▶ REQUIREMENT
Starting at the line with "endpoints found under the hold" in it, reproduce each line below through the last one, exactly, and include nothing else.

▶ GIVEN INFORMATION
### config.mk
export PLATFORM = sky130hd
export DESIGN_NAME = moalu_div
export DESIGN_NICKNAME = d
export VERILOG_FILES = /design/src/hw/rtl/moalu_pkg.sv /design/src/hw/rtl/moalu_div.sv
export SDC_FILE = /design/constraint.sdc
export NUM_CORES = 1
export LEC_CHECK = 0
export BUFFER_PORTS_ARGS = -buffer_cell sky130_fd_sc_hd__buf_2
export CAP_MARGIN = 25
export CORE_AREA = 2 2 162 148
export CTS_CLUSTER_DIAMETER = 60
export CTS_CLUSTER_SIZE = 40
export DETAILED_ROUTE_END_ITERATION = 10
export DIE_AREA = 0 0 164 150
export PLACE_DENSITY = 0.64
export SYNTH_ARGS = -nofsm -noshare
export SYNTH_HDL_FRONTEND = slang
export SYNTH_SLANG_ARGS = --single-unit
### constraint.sdc
create_clock -name clk -period 3.5 [get_ports clk]
set_clock_uncertainty 0.2 [all_clocks]
set_input_delay 0.175 -clock clk [delete_from_list [all_inputs] [get_ports clk]]
set_output_delay 0.175 -clock clk [all_outputs]
set_load 0.02 [all_outputs]
### src/hw/rtl/moalu_pkg.sv
// Shared types, operation and fault codes, and index helper for the memory operand ALU.
package moalu_pkg;

    localparam int WORDS   = 128;
    localparam int IDX_W   = $clog2(WORDS);
    localparam int IDX_FW  = 7;
    localparam int Q_W     = 32;
    localparam int OP_W    = 3;
    localparam int FAULT_W = 2;

    localparam logic [OP_W-1:0] OP_LOAD = 3'd0;
    localparam logic [OP_W-1:0] OP_MOVE = 3'd1;
    localparam logic [OP_W-1:0] OP_ADD  = 3'd2;
    localparam logic [OP_W-1:0] OP_SUB  = 3'd3;
    localparam logic [OP_W-1:0] OP_MUL  = 3'd4;
    localparam logic [OP_W-1:0] OP_DIV  = 3'd5;

    localparam logic [FAULT_W-1:0] FAULT_NONE = 2'd0;
    localparam logic [FAULT_W-1:0] FAULT_OVF  = 2'd1;
    localparam logic [FAULT_W-1:0] FAULT_DIVZ = 2'd2;

    localparam logic [Q_W-1:0] Q_MAX = 32'h7FFF_FFFF;
    localparam logic [Q_W-1:0] Q_MIN = 32'h8000_0000;

    typedef struct packed {
        logic [OP_W-1:0]          req_type;
        logic [IDX_FW-1:0]        dest_index;
        logic                     src_is_memory;
        logic [IDX_FW-1:0]        src_index;
        logic signed [Q_W-1:0]    immediate;
    } req_t;

    typedef struct packed {
        logic [IDX_FW-1:0]        written_index;
        logic signed [Q_W-1:0]    written_value;
        logic [FAULT_W-1:0]       fault;
    } res_t;

    // Index field reduced modulo WORDS by conditional subtraction of WORDS << k.
    function automatic logic [IDX_W-1:0] word_index(input logic [IDX_FW-1:0] raw);
        logic [IDX_FW-1:0] v;
        v = raw;
        for (int k = IDX_FW - 1; k >= 0; k--) begin
            if (int'(v) >= (WORDS << k)) begin
                v = v - IDX_FW'(WORDS << k);
            end
        end
        return IDX_W'(v);
    endfunction

endpackage

### src/hw/rtl/moalu_div.sv
// Iterative Q16.16 divider, one quotient bit a cycle, with saturation and divide-by-zero.
module moalu_div (
    input  logic                              clk,
    input  logic                              rst_n,
    input  logic                              go,
    input  logic signed [moalu_pkg::Q_W-1:0]  dividend,
    input  logic signed [moalu_pkg::Q_W-1:0]  divisor,
    output logic                              done,
    output logic signed [moalu_pkg::Q_W-1:0]  quotient,
    output logic [moalu_pkg::FAULT_W-1:0]     fault
);
    import moalu_pkg::*;

    localparam int HALF  = Q_W / 2;
    localparam int CNT_W = $clog2(Q_W);

    typedef enum logic [1:0] {DV_IDLE, DV_CHECK, DV_RUN, DV_DONE} dv_state_t;
    typedef enum logic [1:0] {K_NORM, K_ZERO, K_OVF} kind_t;

    dv_state_t        state_reg, state_next;
    kind_t            kind_reg, kind_next;
    logic [Q_W-1:0]   a_reg, a_next;
    logic [Q_W-1:0]   b_reg, b_next;
    logic             neg_reg, neg_next;
    logic             dneg_reg, dneg_next;
    logic [Q_W-1:0]   rem_reg, rem_next;
    logic [Q_W-1:0]   sh_reg, sh_next;
    logic [Q_W-1:0]   q_reg, q_next;
    logic [CNT_W-1:0] cnt_reg, cnt_next;

    logic [Q_W:0]     trial;
    logic             q_bit;

    assign trial = {rem_reg, sh_reg[Q_W-1]};
    assign q_bit = (trial >= {1'b0, b_reg});

    always_comb
    begin
        state_next = state_reg;
        kind_next  = kind_reg;
        a_next     = a_reg;
        b_next     = b_reg;
        neg_next   = neg_reg;
        dneg_next  = dneg_reg;
        rem_next   = rem_reg;
        sh_next    = sh_reg;
        q_next     = q_reg;
        cnt_next   = cnt_reg;
        unique case (state_reg)
            DV_IDLE:
            begin
                if (go)
                begin
                    a_next     = dividend[Q_W-1] ? (~dividend + 1'b1) : dividend;
                    b_next     = divisor[Q_W-1] ? (~divisor + 1'b1) : divisor;
                    dneg_next  = dividend[Q_W-1];
                    neg_next   = dividend[Q_W-1] ^ divisor[Q_W-1];
                    state_next = DV_CHECK;
                end
            end
            DV_CHECK:
            begin
                kind_next = K_NORM;
                rem_next  = {{HALF{1'b0}}, a_reg[Q_W-1:HALF]};
                sh_next   = {a_reg[HALF-1:0], {HALF{1'b0}}};
                q_next    = '0;
                cnt_next  = '0;
                if (b_reg == '0)
                begin
                    kind_next  = K_ZERO;
                    state_next = DV_DONE;
                end
                else if ({{HALF{1'b0}}, a_reg[Q_W-1:HALF]} >= b_reg)
                begin
                    // quotient would need more than 32 bits
                    kind_next  = K_OVF;
                    state_next = DV_DONE;
                end
                else
                begin
                    state_next = DV_RUN;
                end
            end
            DV_RUN:
            begin
                rem_next = q_bit ? Q_W'(trial - {1'b0, b_reg}) : trial[Q_W-1:0];
                sh_next  = {sh_reg[Q_W-2:0], 1'b0};
                q_next   = {q_reg[Q_W-2:0], q_bit};
                cnt_next = cnt_reg + 1'b1;
                if (cnt_reg == CNT_W'(Q_W - 1))
                begin
                    state_next = DV_DONE;
                end
            end
            DV_DONE:
            begin
                state_next = DV_IDLE;
            end
            default:
            begin
                state_next = DV_IDLE;
            end
        endcase
    end

    always_ff @(posedge clk or negedge rst_n)
    begin
        if (!rst_n)
        begin
            state_reg <= DV_IDLE;
            kind_reg  <= K_NORM;
            a_reg     <= '0;
            b_reg     <= '0;
            neg_reg   <= 1'b0;
            dneg_reg  <= 1'b0;
            rem_reg   <= '0;
            sh_reg    <= '0;
            q_reg     <= '0;
            cnt_reg   <= '0;
        end
        else
        begin
            state_reg <= state_next;
            kind_reg  <= kind_next;
            a_reg     <= a_next;
            b_reg     <= b_next;
            neg_reg   <= neg_next;
            dneg_reg  <= dneg_next;
            rem_reg   <= rem_next;
            sh_reg    <= sh_next;
            q_reg     <= q_next;
            cnt_reg   <= cnt_next;
        end
    end

    assign done = (state_reg == DV_DONE);

    always_comb
    begin
        quotient = q_reg;
        fault    = FAULT_NONE;
        case (kind_reg)
            K_ZERO:
            begin
                fault = FAULT_DIVZ;
                if (a_reg == '0)
                begin
                    quotient = '0;
                end
                else
                begin
                    quotient = dneg_reg ? Q_MIN : Q_MAX;
                end
            end
            K_OVF:
            begin
                fault    = FAULT_OVF;
                quotient = neg_reg ? Q_MIN : Q_MAX;
            end
            default:
            begin
                if (!neg_reg)
                begin
                    if (q_reg[Q_W-1])
                    begin
                        fault    = FAULT_OVF;
                        quotient = Q_MAX;
                    end
                end
                else if (q_reg > Q_MIN)
                begin
                    fault    = FAULT_OVF;
                    quotient = Q_MIN;
                end
                else
                begin
                    quotient = ~q_reg + 1'b1;
                end
            end
        endcase
    end

endmodule

==> out/summary.txt <==
Setup slack, reg-to-reg - 0.17 ns
Synth Warn # - 0
Clock Tree Root - clkbuf_16
I/O Pins - 102
RSZ-0062 raised after global routing - true
Commonest non-fill, non-tap cells in the layout - dfrtp_1, o21ai_0, nand2_1
Max-cap violations - 0
Clock sink total - 155
Share of cells above drive strength 1 - 16.5%
Most common cell after layout, fill and taps aside - dfrtp_1
Start point of the critical path - q_reg[1]$_DFFE_PN0P_
Number of fill cells - 1983
GRT Overall Usage - 26.3%
Sequential cell area fraction in the yosys report - 34.5%
Worst Setup End Kind - primary output
Dominant synthesized flop cell - dfrtp_1
Die Area - 24600 um2
Detailed Routing Iterations Pass 1 - 5
Post-synth cell types - 83
Final instance area - 14100 um2
Core area - 23000 um2
Startpoint class of the critical path - flip-flop
Clock Latency Late Sink - 0.45 ns
FF+latch count, synth - 155
DRC Markers - 0
Post-DRT Antenna Nets - 0
Leak Pwr - 6.38 nW
Syn Area/Cell - 8.29 um2
Final setup fails - 3
Post-synthesis async set-or-reset flop share - 100%
Initial antenna violation count - 0
Crit path kind - flip-flop to primary output
Routability cong. - 0.872
Final WL - 32.0 mm
Antenna cells - 0
Chip Width - 164 um
Storage cell area - 3880 um2
H-tree Lvls - 4
Nets - 1657
Relative slew slack - 49.0%
Critical path peak fanout - 4
Initial Utilization - 48.9%
Met2 Track Usage GR - 40.9%
Grt peak-use layer - met2
First-pass GRT wire length - 51.4 mm
Tcrit/Tclk final - 102%
Fin crit period - 3.56 ns
DP Area - 12100 um2
Post-synth top area cell - dfrtp_1
Largest net degree at the start of global routing - 117
Mapped Area - 11300 um2
Area growth, synth to finish - 25.1%
Cells on worst reg2reg path - 11
Grt total ovfl - 0
Top cells by area, synth - dfrtp_1, ha_1, o21ai_0
DR vias - 10700
Clock Tree Buf Depth - 2
PortBufs - 101
CTS tree - built
Multi-input gate area - 6900 um2
Hold Startpoint - dividend[31]
PwrDens - 791 nW/um2
Worst-margin pin slew - 0.761 ns
Final worst slack - -0.0609 ns
FMAX - 0.281 GHz
Die Ht - 150 um
Worst Setup EP - quotient[25]
DP Wirelength - 21.8 mm
Syn nets - 1486
Final hold vios - 0
Top cell type's share of synthesized area - 34.5%
Peak supply drop - 0.620 mV
Rows - 53
Failing checks - setup timing
Vias in the first global route - 10100
Starting DRT DRC Count - 823
CP required - 3.12 ns
Routed len/inst - 17.4 um
Final Max Slew Viols - 0
R2R Path End - rem_reg[6]$_DFFE_PN0P_
Setup_tns - -0.0946 ns
Synth Instances - 1358
RR Startpoint - b_reg[7]$_DFFE_PN0P_
Via density - 5.81
Post-synth EDFFs - 0
CTS buffer count - 17
Status - complete, but fails checks
Met3 GRT Util - 4.07%
Clk slew on worst S/H paths - 0.07 ns
Hold WC Path Type - primary input to flip-flop
WP data arrival - 3.19 ns
Met1 usage - 37.2%
## worst min-delay path by stage
stage / endpoint / cells after the start
finish: dneg_reg$_DFFE_PN0P_ / 3
floorplan: a_reg[0]$_DFFE_PN0P_ / 0
global route: dneg_reg$_DFFE_PN0P_ / 3
global placement: b_reg[26]$_DFFE_PN0P_ / 1
CTS: dneg_reg$_DFFE_PN0P_ / 3
detailed placement: b_reg[28]$_DFFE_PN0P_ / 1
## synth_stat cells, types with 21 or more instances
cell,instances
dfrtp_1,155
o21ai_0,148
nand2_1,140
inv_1,105
a21oi_1,83
xor2_1,66
nand3_1,62
ha_1,60
nor2_1,58
clkbuf_1,56
mux2i_1,40
a21o_1,33
nor3_1,29
o31ai_1,26
nor4_1,24
nand4_1,21
## kinds of logic after synthesis
logic type	Yosys count	synth area share, %
fa+ha+maj	61	6.85
mux	40	3.56
buf+inv	184	6.52
flops	155	34.5
xor+xnor	82	6.38
compound gates	414	23.4
simple gates	422	18.8
## layout make-up
class / instances / area share (%)
Clock buffer: 17 / 3.02
Tap cell: 302 / 2.68
Clock inverter: 15 / 1.53
Multi-Input combinational cell: 1019 / 49.0
Sequential cell: 155 / 27.6
Inverter: 106 / 2.83
Timing Repair Buffer: 230 / 13.4
## power by group
group	switching [mW]	internal, mW	leakage [nW]
logic	3.71	2.49	4.06
clock network	0.945	1.04	0.309
registers	0.556	2.38	2.01
## critical path, stage by stage, from the launching register on
cell	delay (ns)
dfrtp_1	0.41
nor2_1	0.29
nand4_1	0.24
or4_1	0.48
nand4b_1	0.33
buf_4	0.24
nor3_1	0.18
nor3_1	0.07
a21oi_1	0.21
a21oi_1	0.10
buf_4	0.19
## metrics by stage
step	total power, mW	setup slack (ns)	cells	util, %	hold WS (ns)
2_1_floorplan	7.08	0.284	1358	-	-0.321
3_3_place_gp	8.53	0.0906	1712	52.6	-0.0193
3_5_place_dp	8.63	0.0693	1712	52.6	-0.0186
4_1_cts	10.8	-0.0100	1836	59.5	0.0377
5_1_grt	12.0	-0.201	1844	61.2	0.0735
6_report	11.1	-0.0609	1844	61.2	0.0394
## layer usage
layer	vias to the layer above	share of wire [%]
met2	302	46
met5	-	0
li1	5250	-
met1	5102	47
met4	0	2.6
met3	64	4.5
## what timing repair did
action | 4_1_cts | 5_1_grt
gates cloned | 0 | 3
endpoints found under the setup margin | 29 | 64
setup buffers | 7 | 6
endpoints found under the hold margin | 118 | 0
gates resized for setup | 8 | 88
pin swaps | 3 | 34
hold buffers | 85 | 0
No activity file was read; power rests on OpenSTA's default activity.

▶ RESULT
endpoints found under the hold margin | 118 | 0
gates resized for setup | 8 | 88
pin swaps | 3 | 34
hold buffers | 85 | 0
No activity file was read; power rests on OpenSTA's default activity.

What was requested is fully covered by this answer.